While numerous laboratories are designing and utilizing small molecule inhibitors of ROCK for disruption of the metastatic cascade that occurs in malignant tumors, the obvious lack of understanding regarding this signaling pathway's role in the decision between survival and apoptosis should concern both scientists and clinicians. Rho/ROCK inhibition in tumors may very well block tumor cell invasion and metastasis as is strongly reported in the literature (51), but if resistance to anti-tumor therapeutics is markedly increased by this inhibition, then patient survival could be grim even if tumor spread is decreased.

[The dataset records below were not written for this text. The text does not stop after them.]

--- src/rtl/median_pkg.sv ---
// Shared types and compare-exchange helpers for the 3x3 streaming median filter.
package median_pkg;

   typedef enum logic {
      WAIT_SOF = 1'b0,
      ACTIVE   = 1'b1
   } state_t;

   localparam int unsigned MEDIAN_LATENCY = 3;
   localparam int unsigned CX_W           = 32;

   // Compare-exchange halves; callers widen operands to CX_W and truncate the result.
   function automatic logic [CX_W-1:0] cx_min(input logic [CX_W-1:0] a, input logic [CX_W-1:0] b);
      return (a > b) ? b : a;
   endfunction

   function automatic logic [CX_W-1:0] cx_max(input logic [CX_W-1:0] a, input logic [CX_W-1:0] b);
      return (a > b) ? a : b;
   endfunction

endpackage

--- src/rtl/median_line_buffer.sv ---
// One-line pixel delay: combinational read of the old value, write of the new value on enable.
module median_line_buffer #(
   parameter int unsigned DEPTH = 256,
   parameter int unsigned PIX_W = 8,
   localparam int unsigned AW   = $clog2(DEPTH)
) (
   input  logic             clk,
   input  logic             en,
   input  logic [AW-1:0]    addr,
   input  logic [PIX_W-1:0] wr_data,
   output logic [PIX_W-1:0] rd_data
);

   logic [PIX_W-1:0] mem [DEPTH];

   assign rd_data = mem[addr];

   always_ff @(posedge clk) begin
      if (en) mem[addr] <= wr_data;
   end

endmodule

--- src/rtl/median3x3_stream.sv ---
// 3x3 streaming median over a raster pixel stream; emits interior pixels with a fixed 3-clock latency.
// Define MEDIAN_BYPASS_EN to add a 'bypass' input that forwards the unfiltered window centre.
module median3x3_stream
   import median_pkg::*;
#(
   parameter int unsigned IMG_WIDTH  = 256,
   parameter int unsigned IMG_HEIGHT = 256,
   parameter int unsigned PIX_W      = 8
) (
   input  logic             clk,
   input  logic             rst,
   input  logic             in_valid,
   input  logic             in_sof,
   input  logic [PIX_W-1:0] in_pixel,
`ifdef MEDIAN_BYPASS_EN
   input  logic             bypass,
`endif
   output logic             out_valid,
   output logic             out_sof,
   output logic             out_eof,
   output logic [PIX_W-1:0] out_pixel
);

   localparam int unsigned COL_W = $clog2(IMG_WIDTH);
   localparam int unsigned ROW_W = $clog2(IMG_HEIGHT);
   localparam int unsigned LAT   = MEDIAN_LATENCY;

   typedef logic [8:0][PIX_W-1:0] win_t;

   function automatic logic [PIX_W-1:0] mn(input logic [PIX_W-1:0] a, input logic [PIX_W-1:0] b);
      return PIX_W'(cx_min(CX_W'(a), CX_W'(b)));
   endfunction

   function automatic logic [PIX_W-1:0] mx(input logic [PIX_W-1:0] a, input logic [PIX_W-1:0] b);
      return PIX_W'(cx_max(CX_W'(a), CX_W'(b)));
   endfunction

   function automatic win_t cxw(input win_t w, input logic [3:0] i, input logic [3:0] j);
      win_t o;
      o    = w;
      o[i] = mn(w[i], w[j]);
      o[j] = mx(w[i], w[j]);
      return o;
   endfunction

   state_t           state;
   logic [COL_W-1:0] col, pos_c;
   logic [ROW_W-1:0] row, pos_r;
   logic             acc, at_eol, at_eof, emit, first;
   logic [PIX_W-1:0] lb1, lb2;
   win_t             win, s1, s1_d;
   logic [PIX_W-1:0] s2_p2, s2_p4, s2_p6, s2_p7;
   logic [PIX_W-1:0] s2_p3_d, s2_p4a_d, s2_p5_d;
   logic [PIX_W-1:0] m_a, m_lo, m_hi, m_c, med, res;
   logic [LAT-1:0]   vld, sof_p, eof_p;

   // Accept/position decode; an in_sof pixel always sits at (0,0).
   always_comb begin
      acc    = in_valid && ((state == ACTIVE) || in_sof);
      pos_c  = in_sof ? '0 : col;
      pos_r  = in_sof ? '0 : row;
      at_eol = (pos_c == COL_W'(IMG_WIDTH - 1));
      at_eof = at_eol && (pos_r == ROW_W'(IMG_HEIGHT - 1));
      emit   = (pos_r >= ROW_W'(2)) && (pos_c >= COL_W'(2));
      first  = (pos_r == ROW_W'(2)) && (pos_c == COL_W'(2));
   end

   median_line_buffer #(.DEPTH(IMG_WIDTH), .PIX_W(PIX_W)) u_lb1 (
      .clk(clk), .en(acc), .addr(pos_c), .wr_data(in_pixel), .rd_data(lb1)
   );

   median_line_buffer #(.DEPTH(IMG_WIDTH), .PIX_W(PIX_W)) u_lb2 (
      .clk(clk), .en(acc), .addr(pos_c), .wr_data(lb1), .rd_data(lb2)
   );

   // Sorting network, stage 1: sort each row.
   always_comb begin
      s1_d = win;
      s1_d = cxw(s1_d, 4'd1, 4'd2);
      s1_d = cxw(s1_d, 4'd4, 4'd5);
      s1_d = cxw(s1_d, 4'd7, 4'd8);
      s1_d = cxw(s1_d, 4'd0, 4'd1);
      s1_d = cxw(s1_d, 4'd3, 4'd4);
      s1_d = cxw(s1_d, 4'd6, 4'd7);
      s1_d = cxw(s1_d, 4'd1, 4'd2);
      s1_d = cxw(s1_d, 4'd4, 4'd5);
      s1_d = cxw(s1_d, 4'd7, 4'd8);
   end

   // Stage 2 keeps only the four lanes the final merge needs.
   always_comb begin
      s2_p3_d  = mx(s1[0], s1[3]);
      s2_p5_d  = mn(s1[5], s1[8]);
      s2_p4a_d = mn(s1[4], s1[7]);
   end

   // Stage 3 (into the output register): four exchanges reduce to the median.
   always_comb begin
      m_a  = mn(s2_p4, s2_p7);
      m_lo = mn(m_a, s2_p2);
      m_hi = mx(m_a, s2_p2);
      m_c  = mx(s2_p6, m_lo);
      med  = mn(m_c, m_hi);
   end

   always_ff @(posedge clk) begin
      if (acc) begin
         win[0] <= win[1]; win[1] <= win[2]; win[2] <= lb2;
         win[3] <= win[4]; win[4] <= win[5]; win[5] <= lb1;
         win[6] <= win[7]; win[7] <= win[8]; win[8] <= in_pixel;
      end
      s1    <= s1_d;
      s2_p2 <= mn(s1[2], s2_p5_d);
      s2_p4 <= mx(s1[1], s2_p4a_d);
      s2_p6 <= mx(s2_p3_d, s1[6]);
      s2_p7 <= mx(s1[4], s1[7]);
   end

`ifdef MEDIAN_BYPASS_EN
   logic             byp0, byp1, byp2;
   logic [PIX_W-1:0] ctr1, ctr2;

   always_ff @(posedge clk) begin
      if (acc) byp0 <= bypass;
      byp1 <= byp0;
      byp2 <= byp1;
      ctr1 <= win[4];
      ctr2 <= ctr1;
   end

   always_comb res = byp2 ? ctr2 : med;
`else
   always_comb res = med;
`endif

   // Frame FSM, position counters, marker pipeline and output register.
   always_ff @(posedge clk) begin
      if (rst) begin
         state     <= WAIT_SOF;
         col       <= '0;
         row       <= '0;
         vld       <= '0;
         sof_p     <= '0;
         eof_p     <= '0;
         out_valid <= 1'b0;
         out_sof   <= 1'b0;
         out_eof   <= 1'b0;
         out_pixel <= '0;
      end else begin
         vld       <= {vld[LAT-2:0],   acc && emit};
         sof_p     <= {sof_p[LAT-2:0], acc && first};
         eof_p     <= {eof_p[LAT-2:0], acc && at_eof};
         out_valid <= vld[LAT-1];
         out_sof   <= sof_p[LAT-1];
         out_eof   <= eof_p[LAT-1];
         if (vld[LAT-1]) out_pixel <= res;
         if (acc) begin
            if (at_eof) begin
               state <= WAIT_SOF;
               col   <= '0;
               row   <= '0;
            end else begin
               state <= ACTIVE;
               if (at_eol) begin
                  col <= '0;
                  row <= pos_r + ROW_W'(1);
               end else begin
                  col <= pos_c + COL_W'(1);
                  row <= pos_r;
               end
            end
         end
      end
   end

endmodule
--- config.mk ---
export PLATFORM = sky130hd
export DESIGN_NAME = median3x3_stream
export DESIGN_NICKNAME = d
export VERILOG_FILES = /design/src/rtl/median_pkg.sv /design/src/rtl/median_line_buffer.sv /design/src/rtl/median3x3_stream.sv
export SDC_FILE = /design/constraint.sdc
export NUM_CORES = 2
export LEC_CHECK = 0
export BUFFER_PORTS_ARGS = -buffer_cell sky130_fd_sc_hd__buf_2
export CORE_MARGIN = 10
export CORE_UTILIZATION = 54
export DETAILED_ROUTE_END_ITERATION = 10
export HOLD_SLACK_MARGIN = 0.02
export PLACE_DENSITY = 0.74
export SLEW_MARGIN = 10
export SYNTH_ARGS = -nofsm -noshare
export SYNTH_HDL_FRONTEND = slang
export SYNTH_SLANG_ARGS = --single-unit
--- constraint.sdc ---
create_clock -name clk -period 14.58 [get_ports clk]
set_input_delay 0 -clock clk [delete_from_list [all_inputs] [get_ports clk]]
set_output_delay 0 -clock clk [all_outputs]
set_load 0.05 [all_outputs]
==> results by group <==
Synthesis
  • Largest family of logic cells by synthesized area: compound AO/OA/AOI/OAI gates
  • Ys Warns: 0
  • Seq cells post-synth: 4309
  • Number of synthesized flops with an enable pin: 4168
  • Post-synthesis mux area share: 1.090%
  • Simple-gate share of the synthesized area: 10.47%
  • Compound-gate portion of the synthesized area: 11.07%
  • Xor/xnor share of the synthesized area: 0.01513%
  • Post-Synthesis Cells: 12070
  • Synth Flop Type: edfxtp_1
  • Syn_area_per_cell: 14.38 sq um
  • Adder-cell share of the synthesized area: 1.131%
  • Ys async rst share: 0%
  • Post-synth net total: 12240
  • Register area share after synthesis: 73.71%
  • Post-Syn Area: 173600 sq um
  • Cell variety after synth: 61

Power
  • Pwr Density: 139.9 nW/um^2
  • Max rail drop VDD: 0.0003415 V
  • Tot Pwr: 27.07 mW
  • Pleak: 61.58 nW

Floorplanning
  • Die area: 344600 sq um
  • Row count: 208
  • Die width: 587.1 microns
  • # IOs: 23
  • Die span in y: 587.1 microns
  • Initial Util: 54.15%
  • Core area: 320600 sq um

Final layout
  • Fillers: 22980
  • Area Growth Syn to Fin: 11.48%
  • Share of layout cells above drive strength 1: 10.79%
  • Final #Nets: 12290
  • FF+latch area: 128000 sq um
  • Combined area of the multi-input logic cells: 42240 sq um

Timing
  • Final setup violation count: 0
  • Fin. Hold Viols: 0
  • Max transition margin: -2.409%
  • Min Tclk post-route: 8.147 ns
  • Worst hold slack: 0.03691 ns
  • Setup Skew: 0.06549 ns
  • Slew @ Worst Pin: 1.522 ns
  • Final Cycle Share: 55.87%
  • Setup slack after layout: 6.433 ns
  • Fmax: 122.8 MHz
  • Final-report max-slew violation count: 2
  • Final TNS setup: 0 ns
  • RSZ-0062 raised after global routing: no

GRT
  • Initial antenna violation count: 19
  • Grt ovf: 0
  • Largest net degree at the start of global routing: 218
  • All-layer global routing usage: 27.27%
  • First-pass GRT wire length: 710.6 mm
  • Vias in the first global route: 106500

Clock tree
  • CTS tree: done
  • CTS buffer count: 427
  • Clock transition at path regs: 0.06 ns
  • Clk_lat worst skew: 1.00 ns
  • CTS Sinks: 4309
  • Clock Tree Buf Depth: 4
  • # H-tree levels: 5
  • Setup Fix Bufs, Post-CTS: 0
  • CTS Hold Buffers Added: 12
  • Post_cts resized: 0
  • CTS root buf: clkbuf_16

Placed design
  • Detailed placement HPWL: 277.4 mm
  • DP Worst Slack: 6.863 ns
  • I/O Buffers: 22
  • Routability cong.: 0.9449

Critical path
  • Critical path peak fanout: 115
  • Data arrival time of the critical path: 8.66 ns
  • Worst setup SP type: flip-flop
  • CP Capture Type: flip-flop
  • WS Path Type: reg -> reg
  • Req. time, crit path: 15.09 ns

Route
  • Wire per inst: 29.30 microns
  • Vias per cell: 6.601
  • Final wirelength: 491.7 mm
  • DRC viols: 0
  • Initial drt markers: 17100
  • Vias after detailed routing: 110800
  • DRT Pass-1 Iters: 8
  • Final ANT Viol Nets: 0

Status
  • Status: complete, but fails checks
  • Violated checks: max-capacitance violations, max-slew violations

Run
  • Maximum Capacitance Violations: 1

Worst hold path
  • Hold crit path type: in -> reg
## per-stage QoR
step	instances	area, sq um	utilization, %
after CTS	16760	193400	60.33
final	16780	193600	60.37
after detailed placement	15980	180200	56.21
after global placement	15970	180100	56.18
after global routing	16770	193500	60.36
after floorplan	12070	173600	-
## cells by family after synthesis
group	after synthesis
xor gates and xnor gates	3
DFF	4309
and+or+nand+nor	3914
buffers and inverters	1039
AOI/OAI and AO/OA	2474
muxes	175
adders and majority gates	157
## final timing paths
check                                 start                end  depth (start not counted)  slack (ns)
worst max-delay path                 col[0]    u_lb2.mem[5][0]                         13        6.43
worst min-delay path            in_pixel[3]  u_lb1.mem[215][3]                          2        0.04
worst min register to register     eof_p[2]            out_eof                          1        0.43
worst max register to register       col[0]    u_lb2.mem[5][0]                         13        6.43
## layer usage
metal,track usage (%),wire length (microns)
met1,35.79,176000
met2,41.57,220900
met3,7.702,64110
met4,14.43,30630
met5,0,75
## sequential cells by signal, summed over array words and instances, names as in the netlist, 8 cells and up
name	cells
col	8
out_pixel	8
row	8
s1	72
s2_p2	8
s2_p4	8
s2_p6	8
s2_p7	8
u_lb1.mem	2048
u_lb2.mem	2048
win	72
## area by class of cell
cell class / instances / area share [%]
timing repair buffer: 519 / 2.233
clock inverter: 222 / 0.8920
antenna: 16 / 0.02068
sequential: 4309 / 66.12
clock buffer: 552 / 5.858
multi-input combinational: 6723 / 21.82
inverter: 136 / 0.2734
tap: 4305 / 2.783
## synthesized netlist by cell type (all sizes together) (4+ instances only)
library cell / n / area (sq um)
o31a: 5 / 43.79
nor2: 351 / 1318
a21oi: 109 / 549.3
o211ai: 5 / 37.54
nor4: 236 / 1476
clkbuf: 492 / 1848
o21ai: 110 / 550.5
mux4: 7 / 157.7
nand4: 24 / 150.1
dfxtp: 141 / 2823
edfxtp: 4168 / 125200
a22oi: 4 / 30.03
a311oi: 1010 / 8846
a2111oi: 5 / 43.79
ha: 157 / 1964
nand2: 2145 / 8054
o31ai: 4 / 35.03
buf: 411 / 2004
nor2b: 1040 / 6506
and3: 12 / 75.07
mux2: 43 / 484.2
and2: 4 / 25.02
o41ai: 27 / 236.5
a211oi: 1007 / 7560
o22ai: 110 / 688.2
nand2b: 18 / 112.6
nor3: 10 / 50.05
a31oi: 15 / 108.9
o221a: 4 / 45.04
or3: 4 / 25.02
a21o: 29 / 217.7
nand3: 60 / 300.3
inv: 136 / 513.0
mux2i: 125 / 1251
o21a: 20 / 150.1
## worst max-delay path, stage by stage, from the launching register on
cell and delay (ns):
dfxtp_4 0.81, nand2b_4 0.54, buf_4 0.54, buf_4 0.42, buf_4 0.40, buf_4 0.35
nand2_1 0.11, a311oi_1 0.09, nor4_1 1.21, buf_4 0.26, o22ai_1 0.20, nor4_1 1.03
nand2_4 0.71, buf_4 0.64
## layout by cell type (no fill, tap or decap), drive strengths merged, types with 16 or more instances in the layout
cell type / netlist / final
nand2b: 18 / 18
bufinv: 0 / 16
a311oi: 1010 / 1010
inv: 136 / 147
dfxtp: 141 / 141
nand2: 2145 / 2145
mux2i: 125 / 125
clkbuf: 492 / 553
clkinv: 0 / 188
mux2: 43 / 43
nand3: 60 / 60
buf: 411 / 505
edfxtp: 4168 / 4168
nor4: 236 / 236
a211oi: 1007 / 1007
diode: 0 / 16
a21oi: 109 / 109
a21o: 29 / 29
nand4: 24 / 24
o21ai: 110 / 110
ha: 157 / 157
o21a: 20 / 20
o41ai: 27 / 27
nor2: 351 / 351
nor2b: 1040 / 1040
o22ai: 110 / 110
## where the power goes
group | internal (mW) | leakage (nW) | switching (mW) | total, mW
Clock | 5.76 | 6.38 | 4.62 | 10.4
Combinational | 0.945 | 16.5 | 1.86 | 2.81
Sequential | 13.8 | 38.7 | 0.102 | 13.9
Note: power is estimated with default switching activity, not from simulation.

We feel the findings of this report may serve as a warning that a better understanding of the multifaceted, complex roles employed by this signaling pathway are needed before implementation of its clinical use as an anti-cancer agent.
Acknowledgements
We would like to thank Dr Rani George (Harvard Medical School) for the generous use of the neuroblastoma cell lines, Dr Ellen Fynan (Worcester State College) for technical assistance with the tumor CAM assays, and Dr Dianne C. Mitchell (Acceleron Pharmaceuticals) for theoretical design, technical advice, and manuscript editing. This study was supported by a National Heart, Lung, and Blood Institute Award (HL098931) and a WSC institutional grant awarded to B.A.B.